Cómo dejar de controlar a los demás y empezar a ocuparse de uno mismo.

No es fácil encontrar la felicidad en nosotros mismos, y no es posible encontrarla en ninguna otra parte.

Agnes Repplier, The Treasure Chest.

Por ayudarme a hacer posible este libro, le doy las gracias:

A Dios, a mi madre, a David, a mis hijos, a Scott Egleston,

a Sharon George, a Joanne Marcuson y a toda la gente

codependiente que ha aprendido de mí y que me ha

permitido aprender de ella.

Este libro me lo dedico a mí.

Índice

Introducción.

________________________________________

Mi primer encuentro con codependientes fue a principios de la década de los sesenta. Esto sucedió antes de que a la gente atormentada por la conducta de otras personas se le llamara codependiente, y antes de que a la gente adicta al alcohol y a otras drogas se le etiquetara como dependiente químico. Aunque yo no sabía qué eran los codependientes, generalmente sí sabía quiénes eran. Siendo yo alcohólica y adicta, pasaba como una tormenta por la vida, haciendo a otros codependientes.

Los codependientes eran una molestia necesaria. Hostiles, controladores, manipuladores, indirectos, productores de sentimientos de culpa, era difícil comunicarse con ellos, en ocasiones resultaban verdaderamente odiosos y constituían un obstáculo para mi compulsión de “elevarme”. Me detenían, me escondían las pastillas, hacían gestos de desagrado, me tiraban el alcohol por el fregadero, trataban de impedir que consiguiera más drogas, querían saber por qué les estaba haciendo esto a ellos y me preguntaban qué me pasaba. Pero siempre estaban ahí, listos para rescatarme de los desastres que yo me fabricaba. Los codependientes en mi vida no me entendían, y yo tampoco los comprendía a ellos.

Mi primer encuentro profesional con codependientes ocurrió años después, en 1976. Para ese entonces en Minnesota, los adictos y alcohólicos se habían vuelto dependientes químicos, a sus familiares y amigos se les llamaba los otros significativos y yo era una adicta y alcohólica en recuperación. En esa época, trabajaba también como consejera en el campo de la dependencia química, esa vasta cadena de instituciones, programas y agencias que ayuda a que la gente con dependencias químicas se alivie.

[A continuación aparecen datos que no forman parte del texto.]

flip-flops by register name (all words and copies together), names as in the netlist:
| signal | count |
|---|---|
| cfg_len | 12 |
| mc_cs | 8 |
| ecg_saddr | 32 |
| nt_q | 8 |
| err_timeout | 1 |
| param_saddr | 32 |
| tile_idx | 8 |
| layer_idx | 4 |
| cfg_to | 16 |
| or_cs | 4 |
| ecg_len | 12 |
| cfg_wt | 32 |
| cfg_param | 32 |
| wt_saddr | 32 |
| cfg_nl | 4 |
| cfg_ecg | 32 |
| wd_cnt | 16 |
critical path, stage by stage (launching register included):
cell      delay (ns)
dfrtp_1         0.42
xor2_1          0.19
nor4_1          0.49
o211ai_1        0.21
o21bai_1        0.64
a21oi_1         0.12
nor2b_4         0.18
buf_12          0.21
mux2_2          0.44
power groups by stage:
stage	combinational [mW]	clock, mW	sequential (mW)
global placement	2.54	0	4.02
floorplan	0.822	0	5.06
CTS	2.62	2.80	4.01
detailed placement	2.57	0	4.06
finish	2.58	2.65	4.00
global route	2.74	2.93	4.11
<file path="config.mk">
export PLATFORM = sky130hd
export DESIGN_NAME = spi_fsm
export DESIGN_NICKNAME = d
export VERILOG_FILES = /design/src/rtl/spi_pkg.sv /design/src/rtl/spi_bit_counter.sv /design/src/rtl/spi_fsm.sv
export SDC_FILE = /design/constraint.sdc
export NUM_CORES = 1
export LEC_CHECK = 0
export ABC_AREA = 1
export CORE_MARGIN = 2
export CORE_UTILIZATION = 45
export CTS_BUF_LIST = sky130_fd_sc_hd__clkbuf_8
export DETAILED_ROUTE_END_ITERATION = 10
export GPL_TIMING_DRIVEN = 0
export PLACE_DENSITY_LB_ADDON = 0.05
export SYNTH_ARGS = -nofsm -noshare
export SYNTH_HDL_FRONTEND = slang
export SYNTH_SLANG_ARGS = --single-unit
</file>
<file path="constraint.sdc">
create_clock -name clk -period 2.5 [get_ports clk]
set_input_delay 0.375 -clock clk [delete_from_list [all_inputs] [get_ports clk]]
set_output_delay 0.375 -clock clk [all_outputs]
set_load 0.02 [all_outputs]
</file>
<file path="src/rtl/spi_pkg.sv">
// spi_pkg: shared state encoding and constants for the SPI slave sequencer
package spi_pkg;
    localparam int FRAME_WIDTH = 8;
    localparam logic READ_FLAG = 1'b1;
    typedef enum logic [3:0] {
        IDLE, GET_ADDR, LATCH_ADDR, READ_WAIT, READ_LOAD,
        READ_SHIFT, WRITE_RECV, WRITE_COMMIT, DONE
    } state_e;
endpackage

</file>
<file path="src/rtl/spi_bit_counter.sv">
// spi_bit_counter: counts qualifying SCLK edges and flags the edge that completes a frame
module spi_bit_counter #(
    parameter int width = 8
) (
    input  logic clk,
    input  logic reset,
    input  logic clear_i,
    input  logic inc_i,
    output logic last_o
);
    localparam int CW = $clog2(width + 1);
    logic [CW-1:0] count_q;
    always_ff @(posedge clk) begin
        if (reset || clear_i) count_q <= '0;
        else if (inc_i) count_q <= count_q + CW'(1);
    end
    // this increment brings the count to width
    assign last_o = inc_i && count_q == CW'(width - 1);
endmodule

</file>
<file path="src/rtl/spi_fsm.sv">
// spi_fsm: sequences one address/RW byte and one data byte per SPI transaction,
// driving the shift register, address latch, memory write enable and MISO enable.
module spi_fsm
    import spi_pkg::*;
#(
    parameter int width = FRAME_WIDTH
) (
    input  logic clk,
    input  logic reset,
    input  logic chipSelect,
    input  logic sclkPosEdge,
    input  logic sclkNegEdge,
    input  logic readWriteBit,
    output logic shiftEnable,
    output logic parallelLoad,
    output logic addrLatchEnable,
    output logic dataMemWriteEnable,
    output logic misoEnable,
    output logic busy
);
    state_e state_q, state_d;
    logic arm_q, ale_q, pl_q, we_q, miso_q, busy_q;
    logic edge_ok, last, clear;

    assign edge_ok = !reset && !chipSelect &&
        (((state_q == GET_ADDR || state_q == WRITE_RECV) && sclkPosEdge) ||
         (state_q == READ_SHIFT && sclkNegEdge));
    assign clear = state_d != state_q && state_d inside {GET_ADDR, READ_SHIFT, WRITE_RECV};

    spi_bit_counter #(.width(width)) u_cnt (
        .clk(clk),
        .reset(reset),
        .clear_i(clear),
        .inc_i(edge_ok),
        .last_o(last)
    );

    always_comb begin
        state_d = state_q;
        case (state_q)
            IDLE:         if (!chipSelect && arm_q) state_d = GET_ADDR;
            GET_ADDR:     if (last) state_d = LATCH_ADDR;
            LATCH_ADDR:   state_d = (readWriteBit == READ_FLAG) ? READ_WAIT : WRITE_RECV;
            READ_WAIT:    state_d = READ_LOAD;
            READ_LOAD:    state_d = READ_SHIFT;
            READ_SHIFT:   if (last) state_d = DONE;
            WRITE_RECV:   if (last) state_d = WRITE_COMMIT;
            WRITE_COMMIT: state_d = DONE;
            default:      state_d = state_q;
        endcase
        if (chipSelect && state_q != IDLE) state_d = IDLE;
    end

    // arm_q blocks a restart after reset until chip-select has been seen high
    always_ff @(posedge clk) begin
        if (reset) begin
            state_q <= IDLE;
            arm_q   <= 1'b0;
            ale_q   <= 1'b0;
            pl_q    <= 1'b0;
            we_q    <= 1'b0;
            miso_q  <= 1'b0;
            busy_q  <= 1'b0;
        end else begin
            state_q <= state_d;
            arm_q   <= arm_q | chipSelect;
            ale_q   <= state_d == LATCH_ADDR;
            pl_q    <= state_d == READ_LOAD;
            we_q    <= state_d == WRITE_COMMIT;
            miso_q  <= state_d == READ_SHIFT;
            busy_q  <= state_d != IDLE;
        end
    end

    // chip-select rising kills strobes and MISO in the abort cycle itself
    assign shiftEnable        = edge_ok;
    assign addrLatchEnable    = ale_q && !chipSelect;
    assign parallelLoad       = pl_q && !chipSelect;
    assign dataMemWriteEnable = we_q && !chipSelect;
    assign misoEnable         = miso_q && !chipSelect;
    assign busy               = busy_q;
endmodule

</file>
<file path="src/rtl/approx_dot_accum.sv">
// approx_dot_accum
//   Accumulates a vector of unsigned 16-bit products from an upstream
//   approximate multiplier into a saturating sum. It also counts the terms
//   and flags any saturation. The result is held until downstream takes it.
//
// Ports
//   clk        : single clock, rising edge
//   rst_n      : asynchronous active-low reset
//   in_valid   : product beat valid
//   in_ready   : block can accept a beat (ACC state)
//   in_prod    : 16-bit unsigned product
//   in_last    : final term of the current vector
//   out_valid  : result valid (HOLD state)
//   out_ready  : downstream accepts the result
//   out_sum    : accumulated sum (running value while accumulating)
//   out_count  : number of terms accepted, saturating
//   out_sat    : sum clamped at some point during the vector
module approx_dot_accum #(
    parameter int ACC_W = 24,
    parameter int CNT_W = 8
) (
    input  logic             clk,
    input  logic             rst_n,
    input  logic             in_valid,
    output logic             in_ready,
    input  logic [15:0]      in_prod,
    input  logic             in_last,
    output logic             out_valid,
    input  logic             out_ready,
    output logic [ACC_W-1:0] out_sum,
    output logic [CNT_W-1:0] out_count,
    output logic             out_sat
);

    typedef enum logic {
        ACC,
        HOLD
    } state_t;

    state_t           state, state_nxt;
    logic [ACC_W-1:0] acc, acc_nxt;
    logic [CNT_W-1:0] cnt, cnt_nxt;
    logic             sat, sat_nxt;
    logic [ACC_W:0]   sum_ext;

    always_ff @(posedge clk or negedge rst_n) begin
        if (!rst_n) begin
            state <= ACC;
            acc   <= '0;
            cnt   <= '0;
            sat   <= 1'b0;
        end else begin
            state <= state_nxt;
            acc   <= acc_nxt;
            cnt   <= cnt_nxt;
            sat   <= sat_nxt;
        end
    end

    always_comb begin
        state_nxt = state;
        acc_nxt   = acc;
        cnt_nxt   = cnt;
        sat_nxt   = sat;
        // Handshake flags depend on registered state only, so there is no
        // combinational path from in_valid/out_ready to them.
        in_ready  = (state == ACC);
        out_valid = (state == HOLD);
        // One extra bit catches the carry out of the accumulator.
        sum_ext   = {1'b0, acc} + {{(ACC_W - 15){1'b0}}, in_prod};

        case (state)
            ACC: begin
                if (in_valid) begin
                    if (sat || sum_ext[ACC_W]) begin
                        acc_nxt = '1;
                        sat_nxt = 1'b1;
                    end else begin
                        acc_nxt = sum_ext[ACC_W-1:0];
                    end
                    if (cnt != '1) begin
                        cnt_nxt = cnt + {{(CNT_W - 1){1'b0}}, 1'b1};
                    end
                    if (in_last) begin
                        state_nxt = HOLD;
                    end
                end
            end
            HOLD: begin
                if (out_ready) begin
                    acc_nxt   = '0;
                    cnt_nxt   = '0;
                    sat_nxt   = 1'b0;
                    state_nxt = ACC;
                end
            end
            default: begin
                state_nxt = ACC;
            end
        endcase
    end

    assign out_sum   = acc;
    assign out_count = cnt;
    assign out_sat   = sat;

endmodule

</file>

Como soy mujer y la mayoría de los otros significativos en ese tiempo eran también mujeres, y como tenía menos antigüedad y ninguno de mis compañeros de trabajo quería hacerlo, mi jefe en el centro de tratamiento de Minneapolis me pidió que organizara grupos de apoyo para las esposas de los adictos que estaban participando en el programa.

Yo no estaba preparada para esa tarea. Todavía encontraba a los codependientes hostiles, controladores, manipuladores, indirectos, provocadores de sentimientos de culpa, me era difícil comunicarme con ellos, y más.

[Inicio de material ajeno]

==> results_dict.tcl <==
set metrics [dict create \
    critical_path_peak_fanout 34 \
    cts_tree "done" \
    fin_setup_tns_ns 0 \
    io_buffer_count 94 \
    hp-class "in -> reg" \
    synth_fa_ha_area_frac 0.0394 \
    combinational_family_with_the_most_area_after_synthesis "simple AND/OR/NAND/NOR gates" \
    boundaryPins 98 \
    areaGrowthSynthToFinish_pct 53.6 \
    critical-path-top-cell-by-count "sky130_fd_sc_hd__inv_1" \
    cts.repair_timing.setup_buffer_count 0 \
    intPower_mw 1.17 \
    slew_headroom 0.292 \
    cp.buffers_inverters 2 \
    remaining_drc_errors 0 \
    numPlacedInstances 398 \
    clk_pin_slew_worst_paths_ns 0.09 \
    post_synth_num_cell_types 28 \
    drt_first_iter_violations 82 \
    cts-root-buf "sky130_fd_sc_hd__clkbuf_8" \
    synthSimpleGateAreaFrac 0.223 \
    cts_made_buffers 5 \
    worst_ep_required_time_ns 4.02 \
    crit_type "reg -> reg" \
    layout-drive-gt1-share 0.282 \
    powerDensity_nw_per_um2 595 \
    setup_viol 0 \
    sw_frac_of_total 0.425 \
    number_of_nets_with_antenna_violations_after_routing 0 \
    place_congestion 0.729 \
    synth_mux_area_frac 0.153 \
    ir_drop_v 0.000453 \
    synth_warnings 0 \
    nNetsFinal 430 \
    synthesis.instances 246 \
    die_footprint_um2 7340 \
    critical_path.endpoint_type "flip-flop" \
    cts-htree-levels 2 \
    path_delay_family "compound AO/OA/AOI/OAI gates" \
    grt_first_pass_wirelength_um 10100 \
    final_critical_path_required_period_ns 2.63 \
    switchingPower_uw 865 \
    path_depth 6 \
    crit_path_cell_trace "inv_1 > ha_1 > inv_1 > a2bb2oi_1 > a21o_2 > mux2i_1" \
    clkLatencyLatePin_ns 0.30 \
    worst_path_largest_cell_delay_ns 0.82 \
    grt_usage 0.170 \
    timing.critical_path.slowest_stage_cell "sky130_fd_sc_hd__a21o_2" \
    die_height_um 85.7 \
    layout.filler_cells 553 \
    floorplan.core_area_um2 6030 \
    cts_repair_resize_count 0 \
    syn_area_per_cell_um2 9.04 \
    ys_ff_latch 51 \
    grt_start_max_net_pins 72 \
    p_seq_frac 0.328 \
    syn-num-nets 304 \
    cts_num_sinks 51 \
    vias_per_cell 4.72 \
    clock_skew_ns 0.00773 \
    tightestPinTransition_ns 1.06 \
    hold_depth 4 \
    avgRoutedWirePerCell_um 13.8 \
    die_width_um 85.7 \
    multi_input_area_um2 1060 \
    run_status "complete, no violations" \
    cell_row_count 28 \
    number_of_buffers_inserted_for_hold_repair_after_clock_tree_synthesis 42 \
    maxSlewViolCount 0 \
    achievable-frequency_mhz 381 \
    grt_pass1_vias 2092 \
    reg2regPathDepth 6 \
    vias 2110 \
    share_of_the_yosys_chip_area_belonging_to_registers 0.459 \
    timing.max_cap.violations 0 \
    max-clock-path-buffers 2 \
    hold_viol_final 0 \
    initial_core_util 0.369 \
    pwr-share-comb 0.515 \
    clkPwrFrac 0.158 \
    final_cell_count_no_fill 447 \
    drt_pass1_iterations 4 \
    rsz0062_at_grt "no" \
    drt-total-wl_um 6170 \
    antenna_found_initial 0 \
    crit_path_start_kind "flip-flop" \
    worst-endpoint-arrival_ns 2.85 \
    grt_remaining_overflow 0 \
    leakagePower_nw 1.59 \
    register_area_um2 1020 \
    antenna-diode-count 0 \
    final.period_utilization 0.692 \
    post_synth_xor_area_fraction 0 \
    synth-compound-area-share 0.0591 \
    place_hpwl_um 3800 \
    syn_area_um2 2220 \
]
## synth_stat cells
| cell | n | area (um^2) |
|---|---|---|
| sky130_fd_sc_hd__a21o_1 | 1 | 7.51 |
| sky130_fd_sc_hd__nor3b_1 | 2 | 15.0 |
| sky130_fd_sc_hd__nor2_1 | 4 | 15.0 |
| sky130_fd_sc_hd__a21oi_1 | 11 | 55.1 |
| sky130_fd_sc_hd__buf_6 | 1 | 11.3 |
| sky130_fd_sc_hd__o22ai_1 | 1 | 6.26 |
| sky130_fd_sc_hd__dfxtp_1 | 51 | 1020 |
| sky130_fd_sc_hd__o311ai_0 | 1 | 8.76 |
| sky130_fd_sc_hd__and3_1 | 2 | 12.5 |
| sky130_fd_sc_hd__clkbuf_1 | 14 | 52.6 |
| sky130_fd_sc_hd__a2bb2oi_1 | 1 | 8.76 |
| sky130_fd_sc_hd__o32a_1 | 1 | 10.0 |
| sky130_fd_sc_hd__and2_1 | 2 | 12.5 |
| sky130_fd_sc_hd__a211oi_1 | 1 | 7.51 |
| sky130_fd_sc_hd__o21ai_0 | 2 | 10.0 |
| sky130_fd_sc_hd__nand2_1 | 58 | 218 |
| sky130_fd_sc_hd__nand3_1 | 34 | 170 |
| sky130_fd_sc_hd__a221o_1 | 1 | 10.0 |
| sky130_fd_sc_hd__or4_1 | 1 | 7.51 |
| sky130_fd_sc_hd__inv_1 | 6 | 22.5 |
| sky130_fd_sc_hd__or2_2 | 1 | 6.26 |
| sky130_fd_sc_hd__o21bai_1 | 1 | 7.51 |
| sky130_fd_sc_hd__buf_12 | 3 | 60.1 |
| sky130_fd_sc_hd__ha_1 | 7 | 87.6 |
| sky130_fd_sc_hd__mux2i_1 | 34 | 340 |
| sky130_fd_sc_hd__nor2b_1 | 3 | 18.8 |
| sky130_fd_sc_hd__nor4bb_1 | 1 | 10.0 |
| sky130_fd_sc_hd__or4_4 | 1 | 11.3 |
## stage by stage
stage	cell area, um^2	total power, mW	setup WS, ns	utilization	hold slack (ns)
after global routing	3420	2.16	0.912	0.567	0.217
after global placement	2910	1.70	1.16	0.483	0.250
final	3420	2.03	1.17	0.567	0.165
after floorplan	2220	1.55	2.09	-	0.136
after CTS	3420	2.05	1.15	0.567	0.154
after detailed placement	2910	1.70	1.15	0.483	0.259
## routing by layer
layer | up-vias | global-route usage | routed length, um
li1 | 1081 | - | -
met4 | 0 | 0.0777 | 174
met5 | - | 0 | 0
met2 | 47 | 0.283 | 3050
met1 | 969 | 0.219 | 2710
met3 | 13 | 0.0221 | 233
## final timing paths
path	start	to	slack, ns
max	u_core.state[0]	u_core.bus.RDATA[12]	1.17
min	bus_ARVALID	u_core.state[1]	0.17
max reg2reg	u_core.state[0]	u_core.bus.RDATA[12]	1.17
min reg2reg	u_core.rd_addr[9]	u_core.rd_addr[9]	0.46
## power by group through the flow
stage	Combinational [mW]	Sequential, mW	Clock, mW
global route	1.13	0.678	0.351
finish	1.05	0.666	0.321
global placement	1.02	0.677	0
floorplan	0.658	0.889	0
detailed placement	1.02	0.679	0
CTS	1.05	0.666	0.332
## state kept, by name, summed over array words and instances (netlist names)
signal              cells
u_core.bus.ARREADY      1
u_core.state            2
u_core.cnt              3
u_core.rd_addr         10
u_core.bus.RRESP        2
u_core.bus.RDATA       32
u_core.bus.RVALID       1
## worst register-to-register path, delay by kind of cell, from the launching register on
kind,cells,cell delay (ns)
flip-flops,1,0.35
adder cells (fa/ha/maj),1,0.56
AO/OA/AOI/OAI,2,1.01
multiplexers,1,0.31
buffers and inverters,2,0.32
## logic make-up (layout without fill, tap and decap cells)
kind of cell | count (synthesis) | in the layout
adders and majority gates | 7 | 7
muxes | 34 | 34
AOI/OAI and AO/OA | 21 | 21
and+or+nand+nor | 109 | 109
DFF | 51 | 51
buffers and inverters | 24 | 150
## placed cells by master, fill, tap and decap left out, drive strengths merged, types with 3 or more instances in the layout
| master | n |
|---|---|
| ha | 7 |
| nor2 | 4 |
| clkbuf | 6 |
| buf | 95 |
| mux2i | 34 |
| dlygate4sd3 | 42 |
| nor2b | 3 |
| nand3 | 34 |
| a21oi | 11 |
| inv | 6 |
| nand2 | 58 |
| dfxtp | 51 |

En mi grupo, veía personas que se sentían responsables del mundo entero, pero que se rehusaban a asumir la responsabilidad para conducir y vivir sus propias vidas.

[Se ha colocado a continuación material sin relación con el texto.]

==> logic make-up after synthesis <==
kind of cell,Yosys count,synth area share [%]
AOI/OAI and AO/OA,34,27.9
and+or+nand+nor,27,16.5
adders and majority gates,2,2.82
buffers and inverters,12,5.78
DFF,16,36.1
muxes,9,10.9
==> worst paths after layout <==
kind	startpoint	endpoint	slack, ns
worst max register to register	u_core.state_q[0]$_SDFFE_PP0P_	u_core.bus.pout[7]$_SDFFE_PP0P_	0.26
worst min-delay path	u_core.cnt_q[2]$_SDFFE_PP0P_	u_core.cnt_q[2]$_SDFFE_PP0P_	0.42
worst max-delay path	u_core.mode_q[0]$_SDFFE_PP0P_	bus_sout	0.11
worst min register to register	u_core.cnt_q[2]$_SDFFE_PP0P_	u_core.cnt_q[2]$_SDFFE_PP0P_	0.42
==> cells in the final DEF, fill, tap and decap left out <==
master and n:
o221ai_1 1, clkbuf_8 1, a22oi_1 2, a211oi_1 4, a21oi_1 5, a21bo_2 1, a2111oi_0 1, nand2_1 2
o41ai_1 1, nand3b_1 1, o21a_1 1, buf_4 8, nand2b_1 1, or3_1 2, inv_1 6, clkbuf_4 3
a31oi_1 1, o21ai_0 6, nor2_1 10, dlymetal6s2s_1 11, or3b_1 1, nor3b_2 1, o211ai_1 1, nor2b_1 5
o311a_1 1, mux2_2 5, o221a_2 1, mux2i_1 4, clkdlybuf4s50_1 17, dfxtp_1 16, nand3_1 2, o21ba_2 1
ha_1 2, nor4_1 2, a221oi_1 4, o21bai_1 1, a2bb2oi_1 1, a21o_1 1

Vi personas que constantemente daban de sí a los demás pero que no sabían recibir. Vi a otros dar hasta sentirse iracundos, exhaustos y vacíos del todo. Vi algunos dar hasta darse por vencidos. Llegué incluso a ver a una mujer dar y sufrir tanto que murió de “vejez” y por causas naturales a los 33 años. Era madre de cinco niños y esposa de un alcohólico que había sido enviado a prisión por tercera vez.

Trabajé con mujeres expertas en cuidar a todo el que se encontraba a su alrededor, y aun así estas mujeres dudaban de su capacidad para cuidar de sí mismas.

Vi personas que eran tan sólo cascarones, que corrían sin pensar de una actividad a otra. Vi a los siempre complacientes, a los mártires, a los estoicos, a los tiranos, vi personas como enredaderas marchitas, enredaderas colgantes, y, tomando una línea de H. Sackler en su obra The Great White Hope (La gran esperanza blanca), vi “rostros arrebatados que denotaban miserias”.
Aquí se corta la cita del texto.